— Data to process —
○ ○ ○

## /design/flow/design.v

```verilog
`timescale			1ns/1ps
`default_nettype		none
module EF_UART #(parameter  MDW = 9,         
                                FAW = 4,         
                                SC = 8,          
                                GFLEN = 8        
) (
    input   wire            clk,
    input   wire            rst_n,
    input   wire [15:0]     prescaler,
    input   wire            en,
    input   wire            tx_en,
    input   wire            rx_en,
    input   wire            rd,
    input   wire            wr,
    input   wire [MDW-1:0]  wdata,
    input   wire [3:0]      data_size,           
    input   wire            stop_bits_count,     
    input   wire [2:0]      parity_type,         
    input   wire [3:0]      txfifotr,
    input   wire [3:0]      rxfifotr,
    input   wire [MDW-1:0]  match_data,
    input   wire [5:0]      timeout_bits,
    input   wire            loopback_en,
    input   wire            glitch_filter_en,
    input   wire            tx_fifo_flush,
    input   wire            rx_fifo_flush,
    output  wire            tx_empty,
    output  wire            tx_full,
    output  wire [FAW-1:0]  tx_level,
    output  wire            tx_level_below,
    output  wire [MDW-1:0]  rdata,
    output  wire            rx_empty,
    output  wire            rx_full,
    output  wire [FAW-1:0]  rx_level,
    output  wire            rx_level_above,
    output  wire            break_flag,
    output  wire            match_flag,
    output  wire            frame_error_flag,
    output  wire            parity_error_flag,
    output  wire            overrun_flag,
    output  wire            timeout_flag,
    input   wire            rx,
    output  wire            tx
);
    (* keep *) wire        tx_done;
    (* keep *) wire        rx_done;
    wire        b_tick;
    wire [MDW-1:0]  tx_data;
    wire [MDW-1:0]  rx_data;
    parameter FIFO_DW = MDW;
    wire        rx_synched;
    wire        rx_filtered;
    wire        rx_in;
    ef_util_sync rx_sync (
        .clk(clk),
        .in(rx),
        .out(rx_synched)
    );
    ef_util_glitch_filter #(.N(GFLEN)) rx_glitch_filter (
        .clk(clk),
        .rst_n(rst_n),
        .en(glitch_filter_en),
        .in(rx_synched),
        .out(rx_filtered)
    );
    assign rx_in =  loopback_en         ? tx            : 
                    glitch_filter_en    ? rx_filtered   : 
                    rx_synched;
    BAUDGEN buad_gen (
        .clk(clk),
        .rst_n(rst_n),
        .prescale(prescaler),
        .en(en),
        .baudtick(b_tick)
    );
    ef_util_fifo #(.DW(FIFO_DW), .AW(FAW)) fifo_tx (
        .clk(clk),
        .rst_n(rst_n),
        .rd(tx_done),
        .wr(wr),
        .wdata(wdata),
        .empty(tx_empty),
        .full(tx_full),
        .rdata(tx_data),
        .level(tx_level),
        .flush(tx_fifo_flush)
    );
    UART_TX #(.MDW(MDW), .NUM_SAMPLES(SC)) uart_tx (
        .clk(clk),
        .resetn(rst_n),
        .tx_start(~tx_empty),
        .b_tick(b_tick & tx_en),
        .data_size(data_size),
        .parity_type(parity_type),
        .stop_bits_count(stop_bits_count),
        .d_in(tx_data),
        .tx_done(tx_done),
        .tx(tx)
    );
    ef_util_fifo #(.DW(FIFO_DW), .AW(FAW)) fifo_rx (
        .clk(clk),
        .rst_n(rst_n),
        .rd(rd),
        .wr(rx_done),
        .wdata(rx_data),
        .empty(rx_empty),
        .full(rx_full),
        .rdata(rdata),
        .level(rx_level),
        .flush(rx_fifo_flush)
    );
    UART_RX #(.MDW(MDW), .NUM_SAMPLES(SC)) uart_rx (
        .clk(clk),
        .resetn(rst_n),
        .b_tick(b_tick & rx_en),
        .data_size(data_size),
        .parity_type(parity_type),
        .stop_bits_count(stop_bits_count),
        .match_data(match_data),
        .rx(rx_in),
        .break_flag(break_flag),
        .match_flag(match_flag),
        .parity_error(parity_error_flag),
        .frame_error(frame_error_flag),
        .rx_done(rx_done),
        .dout(rx_data)
    );
    reg [5:0]   bits_count;
    reg [4:0]   samples_count;
    always @ (posedge clk, negedge rst_n) begin
        if(!rst_n) begin
            bits_count <= 0;
            samples_count <= 0;
        end
        else if(b_tick)
            if(rx_done) bits_count <= 0;
            else if(samples_count == (SC - 1)) begin
                samples_count <= 0;
                if(timeout_flag)
                    bits_count <= 0;
                else
                    bits_count <= bits_count + 1;
            end else
                samples_count <= samples_count + 1'b1;
    end
    assign tx_level_below = (tx_level < txfifotr) & ~tx_full;
    assign rx_level_above = (rx_level > rxfifotr) | rx_full;
    assign overrun_flag = rx_full & rx_done;
    assign timeout_flag = (bits_count == timeout_bits);
endmodule
module BAUDGEN
(
    input   wire        clk,
    input   wire        rst_n,
    input   wire [15:0] prescale, 
    input   wire        en,
    output  wire        baudtick
);
    reg [15:0]  count_reg;
    wire [15:0] count_next;
    always @ (posedge clk, negedge rst_n) begin
        if(!rst_n)
            count_reg <= 0;
        else if(en)
            count_reg <= count_next;
    end
    assign count_next = ((count_reg == prescale) ? 0 : count_reg + 1'b1);
    assign baudtick = ((count_reg == prescale) ? 1'b1 : 1'b0);
endmodule
module UART_RX #(parameter NUM_SAMPLES = 16, MDW = 8)(
    input   wire            clk,
    input   wire            resetn,
    input   wire            b_tick,              
    input   wire [3:0]      data_size,           
    input   wire            stop_bits_count,     
    input   wire [2:0]      parity_type,         
    input   wire            rx,                  
    input   wire [MDW-1:0]  match_data,
    output  reg             rx_done,             
    output  wire            parity_error,        
    output  wire            frame_error,         
    output  wire            break_flag,          
    output  wire            match_flag,
    output  wire [MDW-1:0]  dout                 
);
    localparam [2:0] idle_st    = 3'b000;
    localparam [2:0] start_st   = 3'b001;
    localparam [2:0] data_st    = 3'b010;
    localparam [2:0] parity_st  = 3'b011;
    localparam [2:0] stop0_st   = 3'b100;
    localparam [2:0] stop1_st   = 3'b101;
    reg [2:0]   current_state;
    reg [2:0]   next_state;
    reg [3:0]   b_reg;             
    reg [3:0]   b_next;
    reg [3:0]   count_reg;         
    reg [3:0]   count_next;
    reg [8:0]   data_reg;          
    reg [8:0]   data_next;
    reg         p_error_reg;
    reg         p_error_next;
    reg         f_error_reg;
    reg         f_error_next;
    always @ (posedge clk, negedge resetn) begin
        if(!resetn) begin
            current_state <= idle_st;
            b_reg <= 0;
            count_reg <= 0;
            data_reg <= 0;
            p_error_reg <= 0;
        end else begin
            current_state <= next_state;
            b_reg <= b_next;
            count_reg <= count_next;
            data_reg <= data_next;
            if(current_state == idle_st) 
                p_error_reg <= 0;
            else 
                if(p_error_next) 
                    p_error_reg <= p_error_next;
            if(current_state == idle_st) 
                    f_error_reg <= 0;
                else 
                    if(f_error_next) 
                        f_error_reg <= f_error_next;
        end
    end
    always @* begin
        next_state = current_state;
        b_next = b_reg;
        count_next = count_reg;
        data_next = data_reg;
        rx_done = 1'b0;
        p_error_next = 1'b0;
        f_error_next = 1'b0;
        case(current_state)
            idle_st:
                if(~rx & b_tick)
                begin
                    next_state = start_st;
                    b_next = 0;
                end
            start_st:
                if(b_tick)
                    if(b_reg == (NUM_SAMPLES/2 - 1)) begin
                        next_state = data_st;
                        b_next = 0;
                        count_next = 0;
                    end else
                        b_next = b_reg + 1'b1;
            data_st:
                if(b_tick)
                    if(b_reg == (NUM_SAMPLES - 1)) begin
                        b_next = 0;
                        data_next = {rx, data_reg [(MDW-1):1]};
                        if(count_next == (data_size - 1)) 
                            if(parity_type == 3'b000)         
                                next_state = stop0_st;
                            else
                                next_state = parity_st;
                        else
                            count_next = count_reg + 1'b1;
                    end else
                        b_next = b_reg + 1;
            parity_st:
                if(b_tick)
                    if(b_reg == (NUM_SAMPLES - 1)) begin
                        b_next = 0;
                        next_state = stop0_st;
                        case (parity_type)
                            3'b001 :  
                                if(~^dout != rx) p_error_next = 1;
                            3'b010 :  
                                if(^dout != rx) p_error_next = 1;
                            3'b100 :  
                                if(1'b0 != rx) p_error_next = 1;
                            3'b101 :  
                                if(1'b1 != rx) p_error_next = 1;
                        endcase
                    end else
                        b_next = b_reg + 1;  
            stop0_st:
                if(b_tick)
                    if(b_reg == (NUM_SAMPLES - 1)) begin 
                        b_next = 0;
                        if(!rx) f_error_next = 1;
                        if(stop_bits_count)          
                            next_state = stop1_st;
                        else begin                   
                            next_state = idle_st;
                            rx_done = 1'b1;
                        end
                    end else
                        b_next = b_reg + 1;
            stop1_st:
                if(b_tick)
                    if(b_reg == (NUM_SAMPLES - 1)) begin  
                        b_next = 0;
                        next_state = idle_st;
                        rx_done = 1'b1;
                        if(!rx) f_error_next = 1;
                    end else
                        b_next = b_reg + 1;
        endcase
    end
    reg [11:0] brk;
    always @ (posedge clk, negedge resetn) begin
        if(!resetn) 
            brk <= 12'hFFF;
        else if(b_tick)
            if(b_reg == (NUM_SAMPLES - 1)) begin
                if(current_state == idle_st)
                    brk <= 12'hFFF;
                else
                    brk <= {brk[10:0], rx};
            end
    end
    assign      dout            =   data_reg >> (9-data_size);
    assign      parity_error    =   p_error_reg & rx_done;
    assign      frame_error     =   f_error_reg & rx_done;
    assign      break_flag      =   (brk == 0);
    assign      match_flag      =   (match_data == dout) & rx_done;
endmodule
module UART_TX #(parameter NUM_SAMPLES = 16, MDW = 8)(
    input   wire                clk,
    input   wire                resetn,
    input   wire                tx_start,        
    input   wire                b_tick,              
    input   wire [3:0]          data_size,           
    input   wire                stop_bits_count,     
    input   wire [2:0]          parity_type,         
    input   wire [MDW-1:0]      d_in,                
    output  reg                 tx_done,             
    output  wire                tx                   
);
    localparam [2:0] idle_st    = 3'b000;
    localparam [2:0] start_st   = 3'b001;
    localparam [2:0] data_st    = 3'b010;
    localparam [2:0] parity_st  = 3'b011;
    localparam [2:0] stop0_st   = 3'b100;
    localparam [2:0] stop1_st   = 3'b101;
    reg [2:0]   current_state;
    reg [2:0]   next_state;
    reg [3:0]   b_reg;           
    reg [3:0]   b_next;
    reg [3:0]   count_reg;       
    reg [3:0]   count_next;
    reg [8:0]   data_reg;        
    reg [8:0]   data_next;
    reg         tx_reg;          
    reg         tx_next;
    wire [MDW-1:0] pdata = (d_in) & ~({MDW{1'b1}} << data_size);
    always @(posedge clk, negedge resetn) begin
        if(!resetn) begin
            current_state   <= idle_st;
            b_reg           <= 0;
            count_reg       <= 0;
            data_reg        <= 0;
            tx_reg          <= 1'b1;
        end else begin
            current_state   <= next_state;
            b_reg           <= b_next;
            count_reg       <= count_next;
            data_reg        <= data_next;
            tx_reg          <= tx_next;
        end
    end
    always @* begin
        next_state  =   current_state;
        tx_done     =   1'b0;
        b_next      =   b_reg;
        count_next  =   count_reg;
        data_next   =   data_reg;
        tx_next     =   tx_reg;
        case(current_state)
            idle_st: begin
                tx_next = 1'b1;
                if(tx_start) begin
                    next_state = start_st;
                    b_next = 0;
                    data_next = d_in;
                end
            end
            start_st: begin  
                tx_next = 1'b0;
                if(b_tick)
                    if(b_reg == (NUM_SAMPLES)) begin
                        next_state = data_st;
                        b_next = 0;
                        count_next = 0;
                    end
                    else
                        b_next = b_reg + 1;
            end
            data_st: begin  
                tx_next = data_reg[0];
                if(b_tick)
                    if(b_reg == (NUM_SAMPLES - 1)) begin
                        b_next = 0;
                        data_next = data_reg >> 1;
                        if(count_next == (data_size - 1)) 
                            if(parity_type == 3'b000)         
                                next_state = stop0_st;
                            else
                                next_state = parity_st;
                        else
                            count_next = count_reg + 1;
                    end
                    else
                        b_next = b_reg + 1;
            end
            parity_st: begin
                tx_next = 1'b0;
                case (parity_type)
                    3'b001 :  
                        tx_next = ~^pdata;
                    3'b010 :  
                        tx_next = ^pdata;
                    3'b100 :  
                        tx_next = 0;
                    3'b101 :  
                        tx_next = 1;
                endcase
                if(b_tick)
                    if(b_reg == (NUM_SAMPLES - 1)) begin
                        b_next = 0;
                        next_state = stop0_st;
                    end else
                        b_next = b_reg + 1;
            end
            stop0_st: begin  
                tx_next = 1'b1;
                if(b_tick)
                    if(b_reg == (NUM_SAMPLES - 1)) begin
                        b_next = 0;
                        if(stop_bits_count)          
                                next_state = stop1_st;
                        else begin                   
                            next_state = idle_st;
                            tx_done = 1'b1;
                        end        
                    end
                    else
                        b_next = b_reg + 1;
            end
            stop1_st: begin
                tx_next = 1'b1;
                if(b_tick)
                    if(b_reg == (NUM_SAMPLES - 1)) begin  
                        b_next = 0;
                        next_state = idle_st;
                        tx_done = 1'b1;
                    end else
                        b_next = b_reg + 1;
            end
        endcase
    end
    assign tx = tx_reg;
endmodule
```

○ ○ ○

— Your goal —
Only the lines that hold the word "baudtick" are wanted; each should be pulled from the records.

— Written answer —
        .baudtick(b_tick)
    output  wire        baudtick
    assign baudtick = ((count_reg == prescale) ? 1'b1 : 1'b0);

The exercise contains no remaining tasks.